The good news is that more doctors are becoming aware of the options of treatment for lymphedema and are more likely to recommend their patients seek the help of a Certified Lymphedema Therapist or CLT. Patients may still have questions and misunderstanding about treatment options, but awareness is improving.
The Role of the Medical Doctor
Pre and post-surgical procedures are often referred to a CLT. However, even before the doctor makes the referral he or she may work with the patient in explaining what lymphedema is and why it is a concern.
Many people don’t seek medical help when they notice a swelling or edema and they may not understand the significance of what they are experiencing. They may also not realize that delaying treatment, including the use of compression garments and bandages, can cause serious health issues.
Doctors, including primary care physicians, need to be aware of the prevalence of lymphedema and edema and talk to their patients about treatment sooner rather than later.
The Role of the Therapist
A therapist, registered nurse, or a medical doctor may choose to become a CLT through completing a 135 hour, fully approved lymphedema certification program. This allows the professional to develop treatment plans and complete treatment for patients with lymphedema and edema caused by any medical condition.
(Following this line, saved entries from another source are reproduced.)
Background: an optimization exercise with open tools, aiming at small area, a short achievable clock period and few clock cycles. Do not read the settings as production practice. At most, simulation tests tie the RTL to the original design; equivalence was not proved. Power and IR drop assume default switching activity.

==> inputs of job 9253 <==
Design Conv, start of the top module:
module Conv(
  clk,
  rst_n,
  image_valid,
  filter_valid,
  in_data,
  out_valid,
  out_data
);
clock: 6.0 ns
lec_check: 0
cap_margin: 20
core_margin: 2
core_utilization: 70
cts_buf_list: sky130_fd_sc_hd__clkbuf_8
cts_cluster_diameter: 100
cts_cluster_size: 40
setup_slack_margin: 3.9
slew_margin: 20
tns_end_percent: 100
run.sh (not shown) runs the stock make flow with config.mk's settings and CLKGATE_MAP_FILE= SYNTH_SCRIPT=/design/flow/synth_recipe.tcl, a recipe that flattens the netlist after the stock synthesis.
==> job 7707: changes against job 9253 <==
SETUP_SLACK_MARGIN = 3.5   (was 3.9)
TNS_END_PERCENT = default   (was 100)
==> job 8716: changes against job 9253 <==
--- a/flow/design.v
+++ b/flow/design.v
@@ -88,11 +88,11 @@
 logic [8:0] S_s, S_c;
 logic [5:0] Z;           
 logic [8:0] C;           
 logic [8:0] M0, M1, M2;  
 logic v0, v1;            
-logic [5:0] pos1;        
+logic codd, first, last;  
 wire u1_1, u1_2;
 assign {u1_2, u1_1} = (f[0][0] & q[14][2]) + (f[0][1] & q[14][1]) + (f[0][2] & q[14][0]);
 wire u1_3 = (f[0][1] & q[14][2]) ^ (f[0][2] & q[14][1]);
 wire u1_4 = (f[0][1] & q[14][2]) & (f[0][2] & q[14][1]);
 wire u1_5 = (f[0][0] & q[14][1]) ^ (f[0][1] & q[14][0]);
@@ -328,10 +328,12 @@
 wire csum_g3_7 = csum_g2_7 | (csum_p2_7 & csum_g2_3);
 wire csum_g3_8 = csum_g2_8 | (csum_p2_8 & csum_g2_4);
 wire csum_p3_8 = csum_p2_8 & csum_p2_4;
 wire csum_g4_8 = csum_g3_8 | (csum_p3_8 & csum_g0_0);
 wire [8:0] csum = {(csum_p0_8 ^ csum_g3_7), (csum_p0_7 ^ csum_g3_6), (csum_p0_6 ^ csum_g3_5), (csum_p0_5 ^ csum_g3_4), (csum_p0_4 ^ csum_g2_3), (csum_p0_3 ^ csum_g2_2), (csum_p0_2 ^ csum_g1_1), (csum_p0_1 ^ csum_g0_0), csum_p0_0};
+wire [2:0] cc = cnt[2:0];
+wire rodd = cnt[3] ^ (cc == 3'd0);
 always_ff @(posedge clk) begin
   if (filter_valid) begin
     for (int k = 0; k < 8; k++) f[k] <= f[k+1];
     f[8] <= in_data;
   end
@@ -347,27 +349,25 @@
     S_s <= s_a;
     S_c <= s_b;
   end
   Z <= m3(f[8], in_data);
   C <= csum;
-  pos1 <= cnt;
+  codd  <= ~cc[0];
+  first <= ~rodd & cc[0];
+  last  <= rodd & ~cc[0];
 end
-wire [2:0] cc = pos1[2:0];
-wire codd  = ~cc[0];                            
-wire rodd  = pos1[3] ^ (cc == 3'd0);            
-wire first = ~rodd & ~codd;
-wire last  = rodd & codd;
 logic [8:0] mx;
-always_comb mx = (C > M0) ? C : M0;
+wire gt = C > M0;
+always_comb mx = gt ? C : M0;
 always_ff @(posedge clk) begin
   if (v1) begin
     if (codd) begin
       M0 <= M1;
       M1 <= M2;
       M2 <= mx;
-    end else begin
-      M0 <= first ? C : mx;
+    end else if (first || gt) begin
+      M0 <= C;
     end
   end
 end
 assign out_data = M2;
 wire [2:0] row = cnt[5:3];
SETUP_SLACK_MARGIN = 3.5   (was 3.9)
TNS_END_PERCENT = default   (was 100)
==> comparison table <==
| metric | job 9253 | job 7707 | job 8716 |
|---|---|---|---|
| Maximum number of pins on one net before global-route repair | 61 | 70 | 64 |
| Total power divided by cell area | 453 mW/mm2 | 422 mW/mm2 | 410 mW/mm2 |
| Total Routed Length | 16.1 mm | 14.4 mm | 13.6 mm |
| Critical path fanouts, max | 5 | 14 | 4 |
| Post-CTS setup buffer count | 29 | 3 | 8 |
| Worst setup path endpoint | U2_c[4] | Z[3] | U2_c[4] |
| Gate count after technology mapping | 609 | 609 | 587 |
| Mean number of vias per cell | 5.62 | 5.56 | 5.39 |
| Clock Buffer Count | 17 | 20 | 17 |
| Switching share of power | 0.349 | 0.328 | 0.321 |
| Post-route insts no fill | 865 | 832 | 814 |
| Worst path arrival time | 2.68 ns | 2.90 ns | 2.69 ns |
| Int Power | 3.01 mW | 2.73 mW | 2.66 mW |
| Number of multi-input combinational cells | 321 | 321 | 303 |
| Run status | timing/DRC/antenna clean | timing/DRC/antenna clean | timing/DRC/antenna clean |
| Crit-path max cell delay | 0.52 ns | 0.82 ns | 0.52 ns |
| Data required, critical path | 6.23 ns | 6.33 ns | 6.21 ns |
| Leakage power figure | 4.20 nW | 4.02 nW | 3.96 nW |
| Synth Area in Adders | 0.203 | 0.203 | 0.207 |
| Number of filler cells placed in the layout | 617 | 729 | 728 |
| Comb. pwr | 1.81 mW | 1.35 mW | 1.23 mW |
| Most repeated library cell on the critical path | fa_1 | nand2_1 | fa_1 |
| Initial Utilization | 0.724 | 0.724 | 0.721 |
| Global-route wire length before repair | 24.6 mm | 23.2 mm | 22.8 mm |
| Initial DRC Count | 434 | 335 | 249 |
Testbench counts of job 9253, summed over its fixed seeds: cycles 9,600.
Testbench counts of job 7707, summed over its fixed seeds: cycles 9,600.
Function not checked in job 8716: the RTL went through the layout flow alone.

==> separate check: timing with driven ports <==
Ports are ideal in the flow. The routed layouts listed here were re-timed in OpenROAD.
Step 1 sets driving cells, clkbuf_16 on the clock port and buf_2 on the other inputs (assumed; they add their load-dependent delay and slew).
Step 2 adds t to the input delays and takes it off the output delays; t is the mean of the earliest and latest rising clock arrival at the registers after step 1. Input paths then give back, and output paths get back, about the clock's delay inside the block.
Three values: ideal ports, drivers, drivers and shift; two values: the first two.
| run | t (ns) | setup WS [ns] | hold WS [ns] | latest minus earliest clock arrival (ns) | worst slew at a driven data input, ns |
|---|---|---|---|---|---|
| job 9253 | 0.503 | 3.551 / 3.551 / 3.481 | 0.359 / 0.359 / 0.359 | 0.012 / 0.012 | 0.04 |
| job 7707 | 0.486 | 3.432 / 3.440 / 2.954 | 0.368 / 0.368 / 0.368 | 0.018 / 0.018 | 0.03 |
| job 8716 | 0.492 | 3.519 / 3.519 / 3.128 | 0.363 / 0.363 / 0.363 | 0.015 / 0.015 | 0.03 |
After both steps every run listed still meets setup and hold. For job 7707, which loses most, drivers alone change the setup slack by +0.008 ns; drivers and shift together by -0.478 ns.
This type of specialized lymphedema education also provides the medical professional with experience in providing a comprehensive treatment approach. This includes the use of compression garments and bandages, patient exercises, self-care practices and the use of manual lymphatic drainage (MLD) and Complete Decongestive Therapy (CDT).
At the same time, the CLT is also providing the patient with education about the condition. This helps the patient in developing more effective self-management and learning how to cope with lymphedema throughout life.
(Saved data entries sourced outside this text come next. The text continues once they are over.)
Background: an optimization exercise with open tools, aiming at small area and a short achievable clock period. Do not read the settings as production practice.
In this exercise RTL edits were held to simulation tests only and were not proved equivalent to the original.

## flow/design.v (module list and top-level ports; edited modules follow where they fit)
// module DCT: 3555 lines
// module dct_fa: 6 lines
// module dct_ha: 6 lines
// module dct_ao: 5 lines
// module dct_and: 5 lines
// module dct_not: 5 lines
module DCT(clk,rst_n,ena,done,
  data_in0,data_in1,data_in2,data_in3,data_in4,data_in5,data_in6,data_in7,
  data_out0,data_out1,data_out2,data_out3,data_out4,data_out5,data_out6,data_out7);
  // ...
==> flow/flow/run.sh <==
#!/bin/bash
# The standard layout, with plain buf_1 cells as the input/output port buffers
# (the standard flow picks a larger delay-buffer cell for them).
set -euo pipefail
export BUFFER_PORTS_ARGS="-buffer_cell sky130_fd_sc_hd__buf_1"
bash standard.sh > standard.log 2>&1
==> flow/standard.sh <==
#!/bin/bash
# synth_recipe.tcl (not shown) runs the flow's synth.tcl, then flattens the netlist and writes it again
# the make line also repeats each setting of config.mk as NAME=value (left out here)
make -C /OpenROAD-flow-scripts/flow DESIGN_CONFIG=/design/flow/config.mk WORK_HOME=/design/flow/orfs CLKGATE_MAP_FILE= SYNTH_SCRIPT=/design/flow/synth_recipe.tcl "${@:-finish}"
==> flow/config.mk <==
export PLATFORM = sky130hd
export DESIGN_NAME = DCT
export DESIGN_NICKNAME = DCT
export VERILOG_FILES = /design/flow/design.v
export SDC_FILE = /design/flow/constraint.sdc
export NUM_CORES = 4
export LEC_CHECK = 0
export CAP_MARGIN = 20
export CORE_MARGIN = 2
export CORE_UTILIZATION = 40
export CTS_CLUSTER_DIAMETER = 70
export CTS_CLUSTER_SIZE = 30
export SETUP_SLACK_MARGIN = 1.75
export SLEW_MARGIN = 20
export SYNTH_HIERARCHICAL = 1
export SYNTH_MINIMUM_KEEP_SIZE = 0
export TNS_END_PERCENT = 30
==> flow/constraint.sdc <==
create_clock -name core_clock -period 4.5 [get_ports {clk}]
set_input_delay 0.9000 -clock core_clock [delete_from_list [all_inputs] [get_ports {clk}]]
set_output_delay 0.9000 -clock core_clock [all_outputs]
set_load 0.01 [all_outputs]
==> metrics.cfg, run 1 <==
[logic_synthesis]
synthMostInstantiatedCell=dfxtp_1
synth_cell_type_count=12
synth_top_cells_by_count=dfxtp_1, fa_1, inv_1
syn-instance-count=2100
synth_compound_area_share_pct=9.41
adder_cell_fraction_of_synth_area_pct=42.1
synthArstFlopShare_pct=0.806

[floorplan]
effective_utilization_at_floorplan_pct=40.2
die_width_um=255
rows=92

[routing]
route.detailed.vias_per_inst=4.53
top_layer=met5
drt-wirelength-per-cell_um=16.7
wl_mm=52.3

[timing]
finalWorstPathRequiredPeriod_ns=2.79
finalSetupViolations=0

[critical_path]
cp_delay_by_family_top=adder cells
worst_r2r_path_depth=9
worst_path_largest_cell_delay_ns=0.59
r2r-start=ra_p0[3]
critical_path.n_buffers_inverters=1

[cells_and_area]
final-clk-cell-share_pct=3.92
layout.cell_area.non_filler_um2=27900
seq-cell-share_pct=27.4
layout.cells.most_common=fa_1
clkbuf_count=33
final_cell_count_no_fill=3137
num-multi-input-gates=1294

[run_status]
run_status=timing/DRC/antenna clean

[clock_network]
cts-root-buf=clkbuf_16

==> run 2, diff against run 1 <==
--- a/flow/config.mk
+++ b/flow/config.mk
@@ -10,7 +10,7 @@
 export CORE_UTILIZATION = 40
 export CTS_CLUSTER_DIAMETER = 70
 export CTS_CLUSTER_SIZE = 30
-export SETUP_SLACK_MARGIN = 1.75
+export SETUP_SLACK_MARGIN = 2.0
 export SLEW_MARGIN = 20
 export SYNTH_HIERARCHICAL = 1
 export SYNTH_MINIMUM_KEEP_SIZE = 0
==> run 2 against run 1 <==
Effect of this change: still clean on timing, DRC and antenna; sequential cell count is the same; maximum frequency decreased by 0.11%; critical path depth is the same; register-to-register slack about the same; area after synthesis stayed put; via count rose by 1.9%; highest routed layer unchanged.
==> metrics.cfg, run 2 <==
[logic_synthesis]
post_synth_xor_area_fraction_pct=7.47
ys_dominant_reg_cell=dfxtp_1
seq_area_frac_synth_pct=29.6
syn-instance-count=2100  ; unchanged
synthesis.yosys.warnings=7
synth_compound_area_share_pct=9.41  ; unchanged
synth_top_cells_by_count=dfxtp_1, fa_1, inv_1
yosys-top-cells-area=dfxtp_1, fa_1, ha_1, a21o_1, xor2_1
synth_simple_gate_area_share_pct=3.17
synth_cell_type_count=12  ; unchanged
synth.largest_area_cell=dfxtp_1
synthMostInstantiatedCell=dfxtp_1
synthArstFlopShare_pct=0.806  ; unchanged
synth.ff_latch_count=372
synth_area_um2=25200
post_synth_mux_area_share_pct=0
synth_edf_count=0
adder_cell_fraction_of_synth_area_pct=42.1  ; unchanged
synthesis.area_per_instance_um2=12.0
synth_top_cell_area_share_pct=29.3
synth_top_family_by_area=adder cells

[timing]
rsz0062_at_grt=true
finalWorstPathRequiredPeriod_ns=2.80  ; +0.00314 ns
tns_setup_ns=0
timing.final.crit_share_pct=62.1
clock-skew-final_ns=0.0254
finalSetupViolations=0  ; unchanged
hold_violations=0
achievable-frequency_mhz=358
timing.final.max_slew_violations=0

[job]
max_cap_viol_count=0

[cells_and_area]
synthToLayoutAreaGrowth_pct=14.7
layout.cells.most_common=fa_1
nFillCells=5731
total_nets_final=3057
drive_gt1_share_pct=13.6
layout_common_cells=fa_1, a21o_1, dfxtp_1, inv_1, ha_1

[clock_network]
post_cts_hold_buffer_count=0
htree_levels=2
numClockSinks=372
clkSlewWorstSetupHoldPaths_ns=0.08
clk-insertion-delay-late_ns=0.57
ctsLongestPathBuffers=3
tritoncts=built
cts-root-buf=clkbuf_16
cts_inserted_buffers=34

[routing]
drt_first_iter_violations=366
drcViolationCount=0
drt-wirelength-per-cell_um=16.3  ; -1.9%
first_pass_iters=4
route.detailed.vias_per_inst=4.49  ; -0.74%
drt.antenna.violating_nets=0
vias=14500
wl_mm=52.6  ; +0.65%

[global_routing]
grt_pass1_vias=16000
grt_start_max_net_pins=24
overall_routing_resource_usage_pct=16.7
initial_antenna_violation_count=16
grt-ovfl-total=0
grt_pass1_wl_mm=83.6

[placed_design]
detailed_place_hpwl_mm=42.7
portBuffers=225
final_weighted_congestion_in_routability_driven_placement=0.813

[floorplan]
die_y_um=255
effective_utilization_at_floorplan_pct=40.2  ; unchanged
ios=228
fp.coreArea_um2=62700
rows=92  ; unchanged
die-area_um2=65100
die_width_um=255  ; unchanged

[min_path]
worst_hold_check_path_type=in -> async

[critical_path]
critical_path.n_buffers_inverters=1  ; unchanged
path_class=reg -> reg
critical_path_peak_fanout=4
cp_delay_by_family_top=adder cells
worst_path_largest_cell_delay_ns=0.55  ; -0.04 ns
crit_path_frequent_cell=a21o_1
worst_path_max_delay_cell=fa_1
critPathCaptureType=flip-flop
cp_cell_sequence=buf_4, fa_1, fa_1, ha_4, a21o_1, a21o_1, a21o_1, a21o_1, a21o_1
cp_data_arrival_time_ns=3.26
worstSetupStartpointType=flip-flop
worst_r2r_path_depth=9  ; unchanged
critical_path_rt_ns=4.96
crit_cells=9

[run_status]
run_status=timing/DRC/antenna clean

run 2: cell counts after synthesis:
No cell type changed its count.
run 2: area by class of cell:
type	instances	area [um^2]	share of cell area, %
tap	846	1060	3.66
multi-input combinational	1294	16100	55.5
timing repair buffer	325	1690	5.85
clock inverter	23	279	0.965
inverter	319	1220	4.23
sequential	372	7680	26.5
antenna	3	7.51	0.0260
clock buffer	38	930	3.21
run 2: per-stage QoR:
step	cells	cell area (um^2)	hold WS (ns)	setup slack [ns]	utilization, %
after CTS	3172	28300	0.101	1.70	45.2
after global routing	3219	28900	0.125	1.62	46.1
final	3220	28900	0.127	1.70	46.1
after global placement	3056	26500	0.317	1.57	42.2
after detailed placement	3056	26500	0.320	1.51	42.2
after floorplan	2101	25400	0.310	1.83	-
run 2: final timing paths:
check                      slack (ns)     end  startpoint
max                              1.70  ru[11]    ra_p0[3]
min                              0.13  vld[1]       rst_n
max reg2reg                      1.70  ru[11]    ra_p0[3]
min reg2reg                      0.33  ry1[0]     rya1[0]
max in group asynchronous        4.22  vld[0]       rst_n
min in group core_clock          0.33  ry1[0]     rya1[0]
run 2: repair_timing:
item | 4_1_cts | 5_1_grt
setup buffers | 55 | 45
pin swaps | 53 | 22
gates resized for setup | 78 | 56
endpoints found under the setup margin | 100 | 106
run 2: cells by family (layout without fill, tap and decap cells):
| group | after synthesis | after routing |
|---|---|---|
| other | 1 | 5 |
| xor gates and xnor gates | 215 | 215 |
| AOI/OAI and AO/OA | 316 | 316 |
| buffers and inverters | 435 | 705 |
| and+or+nand+nor | 125 | 125 |
| adders and majority gates | 636 | 636 |
| DFF | 372 | 372 |
run 2: per-layer routing:
layer / vias to the layer above / GRT usage (%) / part of all wire, %
li1: 7025 / - / -
met1: 7129 / 22.3 / 46
met2: 219 / 27.0 / 46
met3: 75 / 4.43 / 5.7
met4: 20 / 4.31 / 2.3
met5: - / 0 / 0.22
run 2: Yosys stat by module (local to each module, per instance):
module / area, um^2 / times used / cells
dct_not: 3.75 / 283 / 1
dct_and: 6.26 / 118 / 1
DCT: 10400 / 1 / 747
dct_ao: 7.51 / 316 / 1
dct_ha: 12.5 / 281 / 1
dct_fa: 20.0 / 355 / 1

[static timing again, ports no longer ideal]
How much do the figures lean on ideal ports? The routed layouts below were timed once more, with nothing changed but the port constraints.
Step 1 (the two cells are an assumption about what drives the block):
set clk [get_ports {clk}]
set_driving_cell -lib_cell sky130_fd_sc_hd__clkbuf_16 $clk
set_driving_cell -lib_cell sky130_fd_sc_hd__buf_2 [delete_from_list [all_inputs] $clk]
Step 2, shift: input delay + t, output delay - t, t = (earliest + latest rising clock arrival at the registers) / 2. This alone moves slack from input paths to output paths.
Three values: no drivers, after step 1, after step 2; two values: the first two.
run	t, ns	setup slack, ns	hold WS [ns]	worst setup path after step 2	latest minus earliest clock arrival (ns)
run 1	0.653	1.706 / 1.706 / 1.604	0.069 / 0.040 / 0.335	input to register	0.051 / 0.051
run 2	0.616	1.703 / 1.703 / 1.550	0.127 / 0.093 / 0.335	input to register	0.034 / 0.034
After both steps every run listed still meets setup and hold. The setup slack of run 2, which loses most, moves by 0.000 ns with the drivers and by -0.153 ns with both steps.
Another important component of lymphedema education includes training the family and caregivers. This time is often an opportunity for the CLT to answer questions the family members or caregiver may not feel comfortable in asking the doctor.
Education about lymphedema is an essential component of treatment. The more aware and educated everyone involved in the patient’s life is about lymphedema the more they will recognize any potential problems and seek help from a professional before serious complications occur.